Data excerpts

######

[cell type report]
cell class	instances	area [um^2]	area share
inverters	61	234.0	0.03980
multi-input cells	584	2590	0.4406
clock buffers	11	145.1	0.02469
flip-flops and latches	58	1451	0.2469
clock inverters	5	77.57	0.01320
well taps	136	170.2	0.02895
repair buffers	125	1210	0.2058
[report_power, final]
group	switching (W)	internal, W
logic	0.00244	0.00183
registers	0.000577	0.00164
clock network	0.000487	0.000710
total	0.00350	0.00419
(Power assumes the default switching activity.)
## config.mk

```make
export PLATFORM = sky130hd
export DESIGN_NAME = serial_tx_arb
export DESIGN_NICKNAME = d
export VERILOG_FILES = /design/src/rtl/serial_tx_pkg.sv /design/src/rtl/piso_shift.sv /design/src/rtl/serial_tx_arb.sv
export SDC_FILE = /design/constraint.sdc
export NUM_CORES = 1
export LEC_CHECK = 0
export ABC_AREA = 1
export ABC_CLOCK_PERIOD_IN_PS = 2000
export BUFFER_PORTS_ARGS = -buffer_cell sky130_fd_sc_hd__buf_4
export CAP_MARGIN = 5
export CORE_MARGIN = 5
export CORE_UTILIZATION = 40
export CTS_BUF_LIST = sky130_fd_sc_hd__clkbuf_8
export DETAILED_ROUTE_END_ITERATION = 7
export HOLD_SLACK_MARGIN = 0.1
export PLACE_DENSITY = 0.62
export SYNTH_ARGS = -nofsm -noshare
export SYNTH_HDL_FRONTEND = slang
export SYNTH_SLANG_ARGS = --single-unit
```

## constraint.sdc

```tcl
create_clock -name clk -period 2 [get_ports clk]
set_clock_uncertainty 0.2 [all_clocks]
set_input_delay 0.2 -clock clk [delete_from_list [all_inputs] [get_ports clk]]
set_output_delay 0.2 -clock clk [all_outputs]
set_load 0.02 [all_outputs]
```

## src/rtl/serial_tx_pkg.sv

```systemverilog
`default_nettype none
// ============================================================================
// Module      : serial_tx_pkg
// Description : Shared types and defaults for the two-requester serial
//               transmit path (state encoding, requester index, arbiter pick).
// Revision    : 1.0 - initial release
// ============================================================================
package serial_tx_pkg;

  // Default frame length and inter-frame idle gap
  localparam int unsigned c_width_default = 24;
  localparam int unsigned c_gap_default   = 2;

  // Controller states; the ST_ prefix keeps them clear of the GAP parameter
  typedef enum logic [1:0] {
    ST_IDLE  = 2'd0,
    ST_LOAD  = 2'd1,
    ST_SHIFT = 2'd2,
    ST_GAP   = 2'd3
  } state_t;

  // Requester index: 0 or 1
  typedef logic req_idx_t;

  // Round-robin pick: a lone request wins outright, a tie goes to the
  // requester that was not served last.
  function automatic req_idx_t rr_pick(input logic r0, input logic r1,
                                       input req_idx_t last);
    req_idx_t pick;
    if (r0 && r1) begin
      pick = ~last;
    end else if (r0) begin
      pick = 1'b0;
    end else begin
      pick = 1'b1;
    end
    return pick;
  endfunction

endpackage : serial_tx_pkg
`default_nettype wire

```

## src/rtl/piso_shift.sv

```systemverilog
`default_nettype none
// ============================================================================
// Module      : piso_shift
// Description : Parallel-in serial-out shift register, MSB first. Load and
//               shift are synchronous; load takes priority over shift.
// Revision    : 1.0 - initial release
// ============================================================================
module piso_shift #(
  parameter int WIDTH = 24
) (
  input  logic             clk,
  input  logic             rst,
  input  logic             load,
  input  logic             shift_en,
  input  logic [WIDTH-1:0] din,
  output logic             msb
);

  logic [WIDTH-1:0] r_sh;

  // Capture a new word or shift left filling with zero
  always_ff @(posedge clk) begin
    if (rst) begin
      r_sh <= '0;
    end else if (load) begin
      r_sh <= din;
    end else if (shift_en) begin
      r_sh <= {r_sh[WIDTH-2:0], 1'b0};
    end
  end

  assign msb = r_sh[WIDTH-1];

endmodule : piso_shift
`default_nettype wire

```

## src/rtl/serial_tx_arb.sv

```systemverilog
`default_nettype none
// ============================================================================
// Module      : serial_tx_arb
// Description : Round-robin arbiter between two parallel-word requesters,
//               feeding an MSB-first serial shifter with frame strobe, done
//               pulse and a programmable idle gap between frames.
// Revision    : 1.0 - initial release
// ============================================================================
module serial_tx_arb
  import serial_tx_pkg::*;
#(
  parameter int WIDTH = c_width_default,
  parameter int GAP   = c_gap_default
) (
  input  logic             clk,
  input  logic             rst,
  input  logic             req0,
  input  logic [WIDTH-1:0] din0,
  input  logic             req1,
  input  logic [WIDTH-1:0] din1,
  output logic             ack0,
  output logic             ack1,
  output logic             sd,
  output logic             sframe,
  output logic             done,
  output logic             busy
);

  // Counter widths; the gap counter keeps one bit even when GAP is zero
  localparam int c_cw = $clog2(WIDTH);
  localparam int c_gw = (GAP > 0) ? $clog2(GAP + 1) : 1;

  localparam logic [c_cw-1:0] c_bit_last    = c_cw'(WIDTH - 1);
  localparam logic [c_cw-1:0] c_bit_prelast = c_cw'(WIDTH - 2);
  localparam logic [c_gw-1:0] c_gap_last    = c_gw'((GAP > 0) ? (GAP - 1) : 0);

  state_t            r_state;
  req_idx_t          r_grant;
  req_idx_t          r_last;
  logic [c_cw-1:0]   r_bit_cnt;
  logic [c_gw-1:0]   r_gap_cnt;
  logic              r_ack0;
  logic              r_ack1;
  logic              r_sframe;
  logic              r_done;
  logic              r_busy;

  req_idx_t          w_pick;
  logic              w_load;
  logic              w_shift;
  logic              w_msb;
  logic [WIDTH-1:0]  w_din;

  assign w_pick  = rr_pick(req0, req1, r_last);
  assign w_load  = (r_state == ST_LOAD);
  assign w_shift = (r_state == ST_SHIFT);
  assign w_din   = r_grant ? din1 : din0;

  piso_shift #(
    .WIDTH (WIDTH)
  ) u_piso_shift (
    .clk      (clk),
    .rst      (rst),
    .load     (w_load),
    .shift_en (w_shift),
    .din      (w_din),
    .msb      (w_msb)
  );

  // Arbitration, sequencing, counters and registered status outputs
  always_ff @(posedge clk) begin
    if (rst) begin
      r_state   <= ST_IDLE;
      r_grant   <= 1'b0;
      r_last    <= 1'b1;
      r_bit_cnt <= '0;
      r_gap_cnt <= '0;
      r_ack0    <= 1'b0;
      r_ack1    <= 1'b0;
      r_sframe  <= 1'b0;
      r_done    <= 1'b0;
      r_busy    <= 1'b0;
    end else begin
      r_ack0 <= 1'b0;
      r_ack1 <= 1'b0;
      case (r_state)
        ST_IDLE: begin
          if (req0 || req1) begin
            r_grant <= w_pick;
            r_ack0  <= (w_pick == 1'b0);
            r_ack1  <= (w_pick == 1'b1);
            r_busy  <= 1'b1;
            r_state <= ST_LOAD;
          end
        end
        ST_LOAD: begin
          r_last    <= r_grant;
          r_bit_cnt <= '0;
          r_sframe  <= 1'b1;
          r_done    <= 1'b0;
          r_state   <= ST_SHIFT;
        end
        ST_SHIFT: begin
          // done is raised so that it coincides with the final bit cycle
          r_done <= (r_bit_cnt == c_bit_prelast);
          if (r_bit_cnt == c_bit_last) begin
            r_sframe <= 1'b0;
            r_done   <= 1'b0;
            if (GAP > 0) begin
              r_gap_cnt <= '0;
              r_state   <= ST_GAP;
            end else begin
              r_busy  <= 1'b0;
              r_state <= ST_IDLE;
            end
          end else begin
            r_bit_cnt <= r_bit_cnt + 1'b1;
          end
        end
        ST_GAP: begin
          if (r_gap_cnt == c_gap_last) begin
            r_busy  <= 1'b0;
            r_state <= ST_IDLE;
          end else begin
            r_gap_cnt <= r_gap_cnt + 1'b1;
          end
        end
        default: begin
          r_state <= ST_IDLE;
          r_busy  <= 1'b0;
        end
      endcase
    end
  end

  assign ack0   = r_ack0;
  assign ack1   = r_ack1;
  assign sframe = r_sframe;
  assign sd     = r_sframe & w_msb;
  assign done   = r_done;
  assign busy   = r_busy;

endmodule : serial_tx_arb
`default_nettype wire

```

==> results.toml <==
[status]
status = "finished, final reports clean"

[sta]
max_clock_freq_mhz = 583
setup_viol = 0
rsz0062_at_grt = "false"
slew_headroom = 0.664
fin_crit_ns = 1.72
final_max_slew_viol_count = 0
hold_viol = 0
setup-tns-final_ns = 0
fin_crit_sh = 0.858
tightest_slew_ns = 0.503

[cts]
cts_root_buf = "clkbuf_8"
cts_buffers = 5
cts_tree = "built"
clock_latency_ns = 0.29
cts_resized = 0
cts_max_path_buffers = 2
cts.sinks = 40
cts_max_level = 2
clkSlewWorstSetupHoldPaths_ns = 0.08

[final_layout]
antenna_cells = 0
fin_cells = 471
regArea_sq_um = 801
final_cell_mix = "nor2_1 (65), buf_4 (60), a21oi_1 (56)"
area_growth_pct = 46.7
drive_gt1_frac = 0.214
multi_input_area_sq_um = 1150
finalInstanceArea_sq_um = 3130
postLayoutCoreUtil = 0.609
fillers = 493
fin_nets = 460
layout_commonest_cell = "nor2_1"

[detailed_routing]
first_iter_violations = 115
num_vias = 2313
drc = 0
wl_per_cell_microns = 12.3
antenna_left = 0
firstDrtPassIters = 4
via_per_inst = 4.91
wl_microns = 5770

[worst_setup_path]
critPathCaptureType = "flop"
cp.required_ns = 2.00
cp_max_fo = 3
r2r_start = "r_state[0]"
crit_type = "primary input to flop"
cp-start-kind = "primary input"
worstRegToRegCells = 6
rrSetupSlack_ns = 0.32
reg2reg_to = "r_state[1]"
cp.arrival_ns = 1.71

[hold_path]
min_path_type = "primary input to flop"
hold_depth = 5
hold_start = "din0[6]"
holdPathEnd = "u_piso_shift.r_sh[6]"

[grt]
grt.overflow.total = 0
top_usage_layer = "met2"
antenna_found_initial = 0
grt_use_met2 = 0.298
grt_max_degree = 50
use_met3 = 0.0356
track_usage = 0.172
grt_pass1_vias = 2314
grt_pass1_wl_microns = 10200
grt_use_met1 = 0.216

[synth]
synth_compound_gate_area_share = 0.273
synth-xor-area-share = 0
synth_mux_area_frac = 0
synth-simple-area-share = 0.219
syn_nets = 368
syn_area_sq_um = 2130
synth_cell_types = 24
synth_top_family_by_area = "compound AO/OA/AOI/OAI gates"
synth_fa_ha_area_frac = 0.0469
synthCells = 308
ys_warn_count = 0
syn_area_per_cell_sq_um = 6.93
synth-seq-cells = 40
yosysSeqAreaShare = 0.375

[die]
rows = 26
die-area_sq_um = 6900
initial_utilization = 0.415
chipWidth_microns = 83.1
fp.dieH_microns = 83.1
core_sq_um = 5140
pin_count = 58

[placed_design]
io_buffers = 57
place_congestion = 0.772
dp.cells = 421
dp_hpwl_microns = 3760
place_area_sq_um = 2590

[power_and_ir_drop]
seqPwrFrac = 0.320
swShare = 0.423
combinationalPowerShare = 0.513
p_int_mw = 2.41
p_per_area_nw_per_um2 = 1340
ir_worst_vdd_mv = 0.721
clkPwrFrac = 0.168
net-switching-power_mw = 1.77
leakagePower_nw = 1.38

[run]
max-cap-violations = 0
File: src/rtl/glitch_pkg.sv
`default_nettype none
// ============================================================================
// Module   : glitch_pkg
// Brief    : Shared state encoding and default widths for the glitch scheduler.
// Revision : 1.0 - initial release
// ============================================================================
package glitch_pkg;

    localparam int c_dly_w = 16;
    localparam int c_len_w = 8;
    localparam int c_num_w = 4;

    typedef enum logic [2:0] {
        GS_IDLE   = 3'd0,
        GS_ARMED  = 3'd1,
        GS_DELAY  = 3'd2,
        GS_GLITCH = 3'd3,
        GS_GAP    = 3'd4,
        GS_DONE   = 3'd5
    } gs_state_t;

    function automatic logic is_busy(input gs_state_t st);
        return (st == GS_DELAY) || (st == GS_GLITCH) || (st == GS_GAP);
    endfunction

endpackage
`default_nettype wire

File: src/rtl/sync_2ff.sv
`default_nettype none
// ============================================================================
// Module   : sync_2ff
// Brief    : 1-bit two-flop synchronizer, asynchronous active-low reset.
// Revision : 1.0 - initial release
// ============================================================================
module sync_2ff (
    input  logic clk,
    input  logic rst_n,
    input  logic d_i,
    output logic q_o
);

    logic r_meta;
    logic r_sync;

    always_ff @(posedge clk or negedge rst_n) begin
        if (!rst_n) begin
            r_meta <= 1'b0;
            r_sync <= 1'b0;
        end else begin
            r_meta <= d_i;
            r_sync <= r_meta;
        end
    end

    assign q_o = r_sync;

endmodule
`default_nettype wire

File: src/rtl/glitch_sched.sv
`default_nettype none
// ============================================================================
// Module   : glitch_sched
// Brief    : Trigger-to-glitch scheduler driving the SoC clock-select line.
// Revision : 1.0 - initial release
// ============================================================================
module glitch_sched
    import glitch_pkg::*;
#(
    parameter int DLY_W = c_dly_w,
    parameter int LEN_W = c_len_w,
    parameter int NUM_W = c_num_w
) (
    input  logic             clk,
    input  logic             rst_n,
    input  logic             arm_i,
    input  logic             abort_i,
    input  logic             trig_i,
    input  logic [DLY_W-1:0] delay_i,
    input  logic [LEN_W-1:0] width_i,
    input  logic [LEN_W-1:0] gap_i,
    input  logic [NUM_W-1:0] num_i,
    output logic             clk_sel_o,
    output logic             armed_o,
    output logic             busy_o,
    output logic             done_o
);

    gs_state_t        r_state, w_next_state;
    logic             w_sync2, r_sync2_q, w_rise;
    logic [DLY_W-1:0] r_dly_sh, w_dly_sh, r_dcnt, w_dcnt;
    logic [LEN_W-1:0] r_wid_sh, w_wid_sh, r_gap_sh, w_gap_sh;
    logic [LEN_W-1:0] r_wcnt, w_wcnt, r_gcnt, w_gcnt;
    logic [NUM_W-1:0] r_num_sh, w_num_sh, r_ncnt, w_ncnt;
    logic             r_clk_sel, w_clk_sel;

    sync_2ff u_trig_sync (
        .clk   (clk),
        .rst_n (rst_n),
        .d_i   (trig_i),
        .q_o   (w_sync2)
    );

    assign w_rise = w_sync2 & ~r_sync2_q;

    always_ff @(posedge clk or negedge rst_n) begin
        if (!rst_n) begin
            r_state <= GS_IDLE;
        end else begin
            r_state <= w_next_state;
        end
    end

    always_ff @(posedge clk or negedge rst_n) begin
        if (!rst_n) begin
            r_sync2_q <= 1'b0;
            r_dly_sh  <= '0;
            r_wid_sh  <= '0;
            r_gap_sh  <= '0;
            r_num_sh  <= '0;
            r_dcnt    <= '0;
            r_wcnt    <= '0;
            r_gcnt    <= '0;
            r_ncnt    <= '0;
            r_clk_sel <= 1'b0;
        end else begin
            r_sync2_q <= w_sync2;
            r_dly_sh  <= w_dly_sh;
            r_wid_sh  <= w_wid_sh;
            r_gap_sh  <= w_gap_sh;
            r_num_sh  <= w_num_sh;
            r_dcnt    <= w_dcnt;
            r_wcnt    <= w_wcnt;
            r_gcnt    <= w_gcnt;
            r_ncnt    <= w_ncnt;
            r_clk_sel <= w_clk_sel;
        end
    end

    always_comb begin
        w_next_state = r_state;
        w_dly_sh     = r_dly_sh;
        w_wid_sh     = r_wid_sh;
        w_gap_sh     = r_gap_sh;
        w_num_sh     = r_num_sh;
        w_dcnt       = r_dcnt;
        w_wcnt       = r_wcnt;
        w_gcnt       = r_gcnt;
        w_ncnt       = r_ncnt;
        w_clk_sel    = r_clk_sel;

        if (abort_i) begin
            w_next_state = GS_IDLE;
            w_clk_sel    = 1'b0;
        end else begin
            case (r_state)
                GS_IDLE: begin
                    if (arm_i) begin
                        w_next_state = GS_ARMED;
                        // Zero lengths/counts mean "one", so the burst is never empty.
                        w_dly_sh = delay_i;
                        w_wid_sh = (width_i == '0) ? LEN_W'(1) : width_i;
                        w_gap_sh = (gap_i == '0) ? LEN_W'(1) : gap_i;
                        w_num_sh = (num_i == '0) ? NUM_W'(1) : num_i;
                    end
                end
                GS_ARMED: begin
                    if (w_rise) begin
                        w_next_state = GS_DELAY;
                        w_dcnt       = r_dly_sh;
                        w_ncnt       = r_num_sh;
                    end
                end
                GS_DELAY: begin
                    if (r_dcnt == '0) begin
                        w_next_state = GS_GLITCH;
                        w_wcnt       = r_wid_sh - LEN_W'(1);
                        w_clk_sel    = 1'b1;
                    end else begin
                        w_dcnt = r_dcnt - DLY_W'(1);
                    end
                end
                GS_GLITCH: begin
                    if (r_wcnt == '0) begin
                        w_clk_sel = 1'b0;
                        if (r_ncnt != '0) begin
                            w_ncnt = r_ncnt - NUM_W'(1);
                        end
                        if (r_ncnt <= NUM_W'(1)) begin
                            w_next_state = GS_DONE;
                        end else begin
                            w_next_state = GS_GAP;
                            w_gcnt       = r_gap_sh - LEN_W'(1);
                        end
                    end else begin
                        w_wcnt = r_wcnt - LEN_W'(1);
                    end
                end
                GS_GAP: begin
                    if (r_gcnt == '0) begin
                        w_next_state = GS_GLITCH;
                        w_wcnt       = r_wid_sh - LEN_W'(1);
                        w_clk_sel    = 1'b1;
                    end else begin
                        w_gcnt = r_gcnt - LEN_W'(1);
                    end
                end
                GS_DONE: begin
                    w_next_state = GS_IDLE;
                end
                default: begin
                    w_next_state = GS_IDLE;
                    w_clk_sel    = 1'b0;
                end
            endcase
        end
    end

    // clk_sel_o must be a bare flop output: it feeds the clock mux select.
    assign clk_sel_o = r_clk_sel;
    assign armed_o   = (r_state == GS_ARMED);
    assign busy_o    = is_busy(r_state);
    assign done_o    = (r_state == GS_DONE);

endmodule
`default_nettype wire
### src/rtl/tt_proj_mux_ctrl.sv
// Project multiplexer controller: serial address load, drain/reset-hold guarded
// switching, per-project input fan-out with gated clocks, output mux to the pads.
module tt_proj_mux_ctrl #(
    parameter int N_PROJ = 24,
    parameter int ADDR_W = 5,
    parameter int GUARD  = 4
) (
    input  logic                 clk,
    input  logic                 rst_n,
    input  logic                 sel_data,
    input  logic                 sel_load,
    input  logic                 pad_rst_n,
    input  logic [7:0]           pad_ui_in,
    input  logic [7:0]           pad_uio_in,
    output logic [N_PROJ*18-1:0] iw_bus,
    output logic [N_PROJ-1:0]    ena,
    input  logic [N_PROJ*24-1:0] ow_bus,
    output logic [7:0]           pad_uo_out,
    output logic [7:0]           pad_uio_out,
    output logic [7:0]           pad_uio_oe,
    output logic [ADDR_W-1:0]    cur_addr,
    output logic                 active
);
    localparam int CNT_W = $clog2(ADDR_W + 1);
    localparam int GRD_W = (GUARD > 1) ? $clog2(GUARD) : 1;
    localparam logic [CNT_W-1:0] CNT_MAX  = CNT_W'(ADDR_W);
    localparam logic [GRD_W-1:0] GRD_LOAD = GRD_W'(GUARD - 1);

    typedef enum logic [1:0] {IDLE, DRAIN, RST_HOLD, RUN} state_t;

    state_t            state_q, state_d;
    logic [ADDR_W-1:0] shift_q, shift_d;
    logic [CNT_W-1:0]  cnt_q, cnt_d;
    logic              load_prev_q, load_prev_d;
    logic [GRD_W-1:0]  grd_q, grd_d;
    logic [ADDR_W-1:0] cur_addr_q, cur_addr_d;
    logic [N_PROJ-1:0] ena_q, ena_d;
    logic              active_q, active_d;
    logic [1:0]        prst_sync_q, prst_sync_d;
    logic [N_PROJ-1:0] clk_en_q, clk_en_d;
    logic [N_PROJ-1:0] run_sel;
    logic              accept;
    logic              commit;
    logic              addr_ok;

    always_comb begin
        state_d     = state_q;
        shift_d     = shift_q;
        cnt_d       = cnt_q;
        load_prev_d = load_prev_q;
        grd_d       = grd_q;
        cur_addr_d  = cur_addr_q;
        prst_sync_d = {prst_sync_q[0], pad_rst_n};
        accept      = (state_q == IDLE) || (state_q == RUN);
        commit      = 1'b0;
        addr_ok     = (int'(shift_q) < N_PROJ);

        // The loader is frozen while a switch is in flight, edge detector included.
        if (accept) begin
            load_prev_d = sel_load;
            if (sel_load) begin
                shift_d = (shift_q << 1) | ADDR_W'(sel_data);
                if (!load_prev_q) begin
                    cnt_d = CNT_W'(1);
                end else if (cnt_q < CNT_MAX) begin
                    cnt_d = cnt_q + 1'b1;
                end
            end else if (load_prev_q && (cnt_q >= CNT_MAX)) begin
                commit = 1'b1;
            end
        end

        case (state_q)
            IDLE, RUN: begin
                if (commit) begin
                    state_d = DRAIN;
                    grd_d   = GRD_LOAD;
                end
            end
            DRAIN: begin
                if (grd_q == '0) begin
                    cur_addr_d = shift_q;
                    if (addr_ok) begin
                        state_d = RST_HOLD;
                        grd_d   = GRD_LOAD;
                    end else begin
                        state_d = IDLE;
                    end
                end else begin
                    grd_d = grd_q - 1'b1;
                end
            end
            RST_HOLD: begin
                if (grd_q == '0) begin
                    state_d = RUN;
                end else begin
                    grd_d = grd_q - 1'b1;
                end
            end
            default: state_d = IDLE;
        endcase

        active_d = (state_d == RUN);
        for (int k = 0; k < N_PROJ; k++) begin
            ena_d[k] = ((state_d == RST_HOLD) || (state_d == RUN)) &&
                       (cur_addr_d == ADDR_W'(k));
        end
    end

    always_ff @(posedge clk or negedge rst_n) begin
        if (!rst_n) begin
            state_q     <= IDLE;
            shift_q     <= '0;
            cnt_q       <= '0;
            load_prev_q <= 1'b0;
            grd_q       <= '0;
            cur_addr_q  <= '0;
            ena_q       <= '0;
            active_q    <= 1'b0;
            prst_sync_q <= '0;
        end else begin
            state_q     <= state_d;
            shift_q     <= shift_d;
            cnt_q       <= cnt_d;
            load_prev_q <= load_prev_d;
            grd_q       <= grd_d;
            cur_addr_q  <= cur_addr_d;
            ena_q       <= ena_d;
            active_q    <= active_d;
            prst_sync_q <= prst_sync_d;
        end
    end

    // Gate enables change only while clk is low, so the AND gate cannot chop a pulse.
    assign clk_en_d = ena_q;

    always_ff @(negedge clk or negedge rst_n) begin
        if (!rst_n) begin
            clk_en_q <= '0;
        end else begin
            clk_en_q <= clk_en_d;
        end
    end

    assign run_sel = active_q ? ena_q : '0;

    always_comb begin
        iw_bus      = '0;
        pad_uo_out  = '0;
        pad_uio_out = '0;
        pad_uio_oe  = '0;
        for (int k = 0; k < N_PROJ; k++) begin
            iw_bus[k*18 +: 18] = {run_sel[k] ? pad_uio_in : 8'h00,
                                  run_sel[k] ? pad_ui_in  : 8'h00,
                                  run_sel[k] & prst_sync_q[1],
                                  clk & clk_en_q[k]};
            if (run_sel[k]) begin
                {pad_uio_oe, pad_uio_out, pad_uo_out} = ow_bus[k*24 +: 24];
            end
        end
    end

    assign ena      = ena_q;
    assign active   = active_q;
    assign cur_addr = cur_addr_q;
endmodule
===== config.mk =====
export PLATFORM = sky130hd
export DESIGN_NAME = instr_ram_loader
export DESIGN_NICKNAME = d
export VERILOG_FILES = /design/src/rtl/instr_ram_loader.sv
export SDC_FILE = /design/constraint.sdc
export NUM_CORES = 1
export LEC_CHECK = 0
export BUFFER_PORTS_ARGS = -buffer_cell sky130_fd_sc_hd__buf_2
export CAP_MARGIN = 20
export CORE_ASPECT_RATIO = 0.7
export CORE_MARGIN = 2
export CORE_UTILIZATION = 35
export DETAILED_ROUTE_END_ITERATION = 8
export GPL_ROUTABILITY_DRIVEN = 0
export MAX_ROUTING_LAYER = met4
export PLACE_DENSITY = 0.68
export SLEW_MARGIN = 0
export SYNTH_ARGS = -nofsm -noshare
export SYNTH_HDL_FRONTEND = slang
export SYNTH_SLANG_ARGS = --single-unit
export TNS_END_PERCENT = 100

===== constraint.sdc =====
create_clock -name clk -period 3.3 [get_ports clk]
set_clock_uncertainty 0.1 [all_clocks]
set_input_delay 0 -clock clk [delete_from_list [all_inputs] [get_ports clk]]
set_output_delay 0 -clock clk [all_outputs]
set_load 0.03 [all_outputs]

######

Exercise instructions
Look through the entries above and quote exactly the lines from the line with "cts_max_path_buffers = 2" to the line with "fin_nets = 460", counting both of those lines.

Expected answer
cts_max_path_buffers = 2
cts.sinks = 40
cts_max_level = 2
clkSlewWorstSetupHoldPaths_ns = 0.08

[final_layout]
antenna_cells = 0
fin_cells = 471
regArea_sq_um = 801
final_cell_mix = "nor2_1 (65), buf_4 (60), a21oi_1 (56)"
area_growth_pct = 46.7
drive_gt1_frac = 0.214
multi_input_area_sq_um = 1150
finalInstanceArea_sq_um = 3130
postLayoutCoreUtil = 0.609
fillers = 493
fin_nets = 460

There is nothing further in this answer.